L’attacco di panico è una delle peggiori esperienze che una persona può avere, l’ansia è così traumatizzante, che la persona se la ricorderà e la porterà con sé ben memorizzata nella sua mente. Tenderà ad anticiparla mentalmente, ad evitatre situazioni dove pensa possa manifestarsi. Da quel momento la persona vive di anticipazioni mentali e ipervigilanza, con la paura che possa accadere nuovamente al di fuori della sfera del suo controllo.
“Quando avverrà di nuovo?”
Alcune persone sviluppano una così forte paura di avere ulteriori attacchi di panico, soprattutto in pubblico, che si ritirano nelle loro “zone di sicurezza”, di solito le loro case, e molto raramente le lasciano. Questa condizione è nota come agorafobia. E’ il timore di avere ulteriori attacchi di panico che li tiene legati vicino a casa.
Capita che le persone che soffrono di disturbi d’ansia quali panico e agorofobia non cerchino aiuto. Questo è tragico perchè il panico e altri disturbi d’ansia sono curabili.
In America il National Institutes of Mental Health sta conducendo una campagna pubblicitaria per informare le persone ed educare gli operatori sanitari che i disturbi d’ansia sono tra i disturbi mentali che nel loro trattamento hanno maggior successo.

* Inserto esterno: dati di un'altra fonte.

<file path="src/rtl/dbus_interconnect.sv">
// Data-bus interconnect: decodes CPU read/write addresses onto N slaves, muxes read data back,
// stalls the CPU on slave wait states, times out dead reads and records the first bus error.
module dbus_interconnect #(
  parameter int              NSLV      = 3,
  parameter int              BASE_AW   = 8,
  parameter int              SLV_AW    = 14,
  parameter logic [NSLV*32-1:0] BASEADDRS = {NSLV{32'h0}},
  parameter int              TIMEOUT   = 16,
  parameter logic [31:0]     ERR_DATA  = 32'hDEAD_BEEF
) (
  input  logic                 clk,
  input  logic                 rstn,
  input  logic                 dmem_rd,
  input  logic [31:0]          dmem_raddr,
  output logic [31:0]          dmem_rdata,
  input  logic                 dmem_wr,
  input  logic [31:0]          dmem_waddr,
  input  logic [31:0]          dmem_wdata,
  input  logic [3:0]           dmem_wstrb,
  output logic                 stall,
  output logic [NSLV-1:0]      slv_rd,
  output logic [SLV_AW-1:0]    slv_raddr,
  input  logic [NSLV*32-1:0]   slv_rdata,
  input  logic [NSLV-1:0]      slv_rvalid,
  output logic [NSLV-1:0]      slv_wr,
  output logic [SLV_AW-1:0]    slv_waddr,
  output logic [31:0]          slv_wdata,
  output logic [3:0]           slv_wstrb,
  output logic                 bus_err,
  output logic                 err_valid,
  output logic [31:0]          err_addr,
  input  logic                 err_clr
);

  localparam int SW = (NSLV > 1) ? $clog2(NSLV) : 1;

  typedef enum logic [1:0] {S_IDLE, S_WAIT, S_ERR} state_t;

  state_t          state_q;
  logic [SW-1:0]   sel_q;
  logic [7:0]      cnt_q;
  logic [31:0]     raddr_q;
  logic            bus_err_q;
  logic            err_valid_q;
  logic [31:0]     err_addr_q;

  logic [NSLV-1:0] hit_r, hit_w;
  logic [SW-1:0]   rd_idx;
  logic            rvalid_sel;
  logic [31:0]     rdata_sel;
  logic            rd_accept, rd_err, wr_err, timeout;
  logic [31:0]     rd_err_addr;

  // Scanning from the top down leaves the lowest matching slave as the winner.
  function automatic logic [NSLV-1:0] decode(input logic [31:0] addr);
    logic [NSLV-1:0] oh;
    oh = '0;
    for (int i = NSLV - 1; i >= 0; i--) begin
      if (addr[31 -: BASE_AW] == BASEADDRS[i*32+31 -: BASE_AW]) begin
        oh    = '0;
        oh[i] = 1'b1;
      end
    end
    return oh;
  endfunction

  always_comb begin
    hit_r      = decode(dmem_raddr);
    hit_w      = decode(dmem_waddr);
    rd_idx     = '0;
    rvalid_sel = 1'b0;
    rdata_sel  = '0;
    for (int i = 0; i < NSLV; i++) begin
      if (hit_r[i]) rd_idx = SW'(i);
      if (sel_q == SW'(i)) begin
        rvalid_sel = slv_rvalid[i];
        rdata_sel  = slv_rdata[i*32 +: 32];
      end
    end
  end

  assign rd_accept   = (state_q == S_IDLE) & dmem_rd;
  assign timeout     = (state_q == S_WAIT) & ~rvalid_sel & (cnt_q == 8'(TIMEOUT - 2));
  assign rd_err      = (rd_accept & ~|hit_r) | timeout;
  assign wr_err      = dmem_wr & ~|hit_w;
  assign rd_err_addr = (state_q == S_IDLE) ? dmem_raddr : raddr_q;

  assign slv_rd    = rd_accept ? hit_r : '0;
  assign slv_raddr = dmem_raddr[SLV_AW-1:0];
  assign slv_wr    = dmem_wr ? hit_w : '0;
  assign slv_waddr = dmem_waddr[SLV_AW-1:0];
  assign slv_wdata = dmem_wdata;
  assign slv_wstrb = dmem_wstrb;

  assign stall     = (state_q == S_WAIT) & ~rvalid_sel;
  assign bus_err   = bus_err_q;
  assign err_valid = err_valid_q;
  assign err_addr  = err_addr_q;

  always_comb begin
    dmem_rdata = '0;
    if (state_q == S_ERR)                  dmem_rdata = ERR_DATA;
    else if (state_q == S_WAIT && rvalid_sel) dmem_rdata = rdata_sel;
  end

  always_ff @(posedge clk or negedge rstn) begin
    if (!rstn) begin
      state_q     <= S_IDLE;
      sel_q       <= '0;
      cnt_q       <= '0;
      raddr_q     <= '0;
      bus_err_q   <= 1'b0;
      err_valid_q <= 1'b0;
      err_addr_q  <= '0;
    end else begin
      case (state_q)
        S_IDLE: if (dmem_rd) begin
          if (|hit_r) begin
            sel_q   <= rd_idx;
            cnt_q   <= '0;
            raddr_q <= dmem_raddr;
            state_q <= S_WAIT;
          end else begin
            state_q <= S_ERR;
          end
        end
        S_WAIT: begin
          if (rvalid_sel)   state_q <= S_IDLE;
          else if (timeout) state_q <= S_ERR;
          else              cnt_q   <= cnt_q + 8'd1;
        end
        S_ERR:   state_q <= S_IDLE;
        default: state_q <= S_IDLE;
      endcase

      bus_err_q <= rd_err | wr_err;
      // A read error outranks a simultaneous write error for the captured address.
      if (err_clr) begin
        err_valid_q <= 1'b0;
        err_addr_q  <= '0;
      end else if (!err_valid_q && (rd_err || wr_err)) begin
        err_valid_q <= 1'b1;
        err_addr_q  <= rd_err ? rd_err_addr : dmem_waddr;
      end
    end
  end

endmodule

</file>
<file path="config.mk">
export PLATFORM = sky130hd
export DESIGN_NAME = dbus_interconnect
export DESIGN_NICKNAME = d
export VERILOG_FILES = /design/src/rtl/dbus_interconnect.sv
export SDC_FILE = /design/constraint.sdc
export NUM_CORES = 1
export LEC_CHECK = 0
export BUFFER_PORTS_ARGS = -buffer_cell sky130_fd_sc_hd__buf_2
export CAP_MARGIN = 20
export CORE_MARGIN = 10
export CORE_UTILIZATION = 37
export DETAILED_ROUTE_END_ITERATION = 10
export PLACE_DENSITY_LB_ADDON = 0.05
export REMOVE_ABC_BUFFERS = 1
export SYNTH_ARGS = -nofsm -noshare
export SYNTH_HDL_FRONTEND = slang
export SYNTH_SLANG_ARGS = --single-unit
</file>
<file path="constraint.sdc">
create_clock -name clk -period 2.05 [get_ports clk]
set_clock_uncertainty 0.1 [all_clocks]
set_input_delay 0.205 -clock clk [delete_from_list [all_inputs] [get_ports clk]]
set_output_delay 0.205 -clock clk [all_outputs]
set_load 0.03 [all_outputs]
</file>
# Word level (Yosys, flattened, before mapping)
# Index checks and enable logic that the tools add are counted.
[classes]
eq_ne = 10
n_mul = 0
n_reduce_logical = 17
addsub = 1
n_bitwise = 8
muxes = 30
n_shift = 0
n_div = 0
order_cmp = 0
[ops]
columns = ["operator", "n"]
rows = [
  ["two-way mux 32 bit", 9],
  ["two-way mux 8 bit", 4],
  ["zero test 8 bit", 2],
  ["one-hot mux 8 bit (2 select lines)", 1],
  ["two-way mux 2 bit", 5],
  ["adder 8 x 1 -> 8 bit, second input constant", 1],
  ["== test 8 x 4 -> 1 bit, second input constant", 1],
  ["two-way mux 1 bit", 8],
  ["two-way mux 3 bit", 2],
  ["inequality test 2 bit, second input constant", 3],
  ["OR reduction 3 bit", 2],
  ["bitwise AND 1 bit", 5],
  ["AND reduction 5 bit", 1],
  ["== test 2 x 1 -> 1 bit, second input constant", 2],
  ["== test 2 bit, second input constant", 2],
  ["zero test 2 bit", 2],
  ["one-hot mux 2 bit (2 select lines)", 1],
  ["nonzero test 2 bit", 2],
  ["zero test 1 bit", 3],
  ["inequality test 3 bit, second input constant", 1],
  ["AND reduction 3 bit", 1],
  ["logical AND 1 bit", 2],
  ["inequality test 2 x 1 -> 1 bit, second input constant", 1],
  ["bitwise OR 1 bit", 2],
  ["3 further kinds", 3],
]
[totals]
out_inout_bits = 137
rom_bits = 0
register_bits = 78
latch_bits = 0
mem_bits_rw = 0
mem_count = 0

# Longest topological paths before layout
[depth]
ltp_word = 12
mapped_depth = 8
depth_no_buf = 7

# Worst setup path after synthesis
# OpenSTA, ideal clock, no wires.
[synth_path]
path_type = "reg2reg"
startpoint = "register state_q[1]"
endpoint = "register err_addr_q[29] (netlist: err_addr[29])"
arrival_ns = 2.008
path_stages_with_launch = 7
period_less_slack_ns = 2.234
setup_slack_ns = -0.184
cell_sequence = "dfrtp_1 > nor3b_2 > nand3_1 > and2_1 > buf_6 > buf_6 > a221o_1"
[synth_via]
elab_chain_len = 7
word_cells_on_any_way = 14
cone_classes = "eq/ne: 1; mux: 4; bitwise: 5; reduce/logical: 4"
[synth_rtl]
columns = ["element", "line_no", "rtl"]
rows = [
  ["start, declared", "39", "state_t state_q;"],
  ["start signal, assigned", "108", "state_q <= S_IDLE;"],
  ["start signal, assigned", "122", "state_q <= S_WAIT;"],
  ["start signal, assigned", "124", "state_q <= S_ERR;"],
  ["== test 2 x 1 -> 1 bit *", "--", ""],
  ["bitwise AND 1 bit *", "--", ""],
  ["named net stall", "20", "output logic stall,"],
  ["bitwise AND 1 bit *", "83", "assign timeout = (state_q == S_WAIT) & ~rvalid_sel & (cnt_q == 8'(TIMEOUT - 2));"],
  ["bitwise OR 1 bit *", "84", "assign rd_err = (rd_accept & ~|hit_r) | timeout;"],
  ["two-way mux 32 bit or logical OR 1 bit (tied branches)", "143, 141", ""],
  ["two-way mux 32 bit or logical AND 1 bit (tied branches)", "141", "end else if (!err_valid_q && (rd_err || wr_err)) begin"],
  ["two-way mux 32 bit or nonzero test 2 bit (tied branches)", "--", ""],
  ["end signal, assigned", "143", "err_addr_q <= rd_err ? rd_err_addr : dmem_waddr;"],
  ["end, declared", "45", "logic [31:0] err_addr_q;"],
]
# The timed path passes the listed nets; every way through them passes the cells marked *. The select of a mux whose other input is x is not followed.
# A chain may end at the register's enable or synchronous reset.

# Worst setup path after layout
[layout_path]
startpoint = "register state_q[1]"
endpoint = "register err_addr_q[24] (netlist: err_addr[24])"
[layout_via]
elab_chain_len = 7
word_cells_on_any_way = 14
cone_classes = "eq/ne: 1; mux: 4; bitwise: 5; reduce/logical: 4"
[layout_rtl]
columns = ["element", "line_no"]
rows = [
  ["== test 2 x 1 -> 1 bit or zero test 2 bit (tied branches)", "83, 82, 86"],
  ["bitwise AND 1 bit, on equally long branches", "83, 82"],
  ["bitwise AND 1 bit, on equally long branches", "83, 84"],
  ["bitwise OR 1 bit", "84"],
  ["two-way mux 32 bit or logical OR 1 bit (tied branches)", "143, 141"],
  ["two-way mux 32 bit or logical AND 1 bit (tied branches)", "141"],
  ["two-way mux 32 bit or nonzero test 2 bit (tied branches)", "--"],
]
# Several ways; a longest one is shown, not always the timed one. The select of a mux whose other input is x is not followed.
$ cat config.mk
export PLATFORM = sky130hd
export DESIGN_NAME = stack_sequencer
export DESIGN_NICKNAME = d
export VERILOG_FILES = /design/src/rtl/stack_sequencer.sv
export SDC_FILE = /design/constraint.sdc
export NUM_CORES = 1
export LEC_CHECK = 0
export CAP_MARGIN = 5
export CORE_UTILIZATION = 30
export CTS_CLUSTER_SIZE = 16
export DETAILED_ROUTE_END_ITERATION = 10
export SYNTH_ARGS = -nofsm -noshare
export SYNTH_HDL_FRONTEND = slang
export SYNTH_SLANG_ARGS = --single-unit
$ cat constraint.sdc
create_clock -name clk -period 4.6 [get_ports clk]
set_input_delay 0.46 -clock clk [delete_from_list [all_inputs] [get_ports clk]]
set_output_delay 0.46 -clock clk [all_outputs]
set_load 0.03 [all_outputs]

La ricerca clinica fornisce un solido metodo cognitivo, emotivo e comportamentale che può aiutare a superare i disturbi d’ansia, come il panico e/o l’agorafobia.
Oggi, attacchi di panico e agorafobia possono essere trattati con successo nella stragrande maggioranza dei casi. In effetti, si stima che la terapia appropriata da un esperto terapeuta aiuti oltre il 90% delle persone che soffrono di panico.
Molti modelli cognitivo comportamentali, oltre a cercare di rafforzare il proprio Io insegano alle persone a concentrarsi sul presente, ad ascoltare, senza ipercontrollare il proprio stato ansioso. Perseguno una rieducazione emotiva, comportamentale e cognitiva. Insegnano a non farci intrappolare dal circolo vizioso ansia, pensieri irrazionali che porta ad una escalation dello stesso. Queste tecniche utilizzate all’ interno di un rapporto terapeutico hanno dimostrato la loro efficacia.
L’obiettivo è quello di “come” eliminare i pensieri e i sentimenti che hanno portato al circolo vizioso di ansia e di panico.
Oltre alle tecniche di rieducazione comportamentale ed emotiva, il terapeuta deve lavorare sulle credenze e i pensieri irrazionali che spesso non ci fanno percepire la realta per quella che è. Essa viene filtrata dalle nostre credenze e pensieri irrazionali che devono essere sconfermati e ristrutturati.
Le variabili fondamentali in una psicoterapia sono la volontà e la motivazione del cliente a partecipare attivamente.
Esistono esperienze correttive che ci permettono di cambiare e modificare gradualmente il nostro cervello. Grazie a questi metodi, ansia e panico continueranno a diminuire fino a cessare.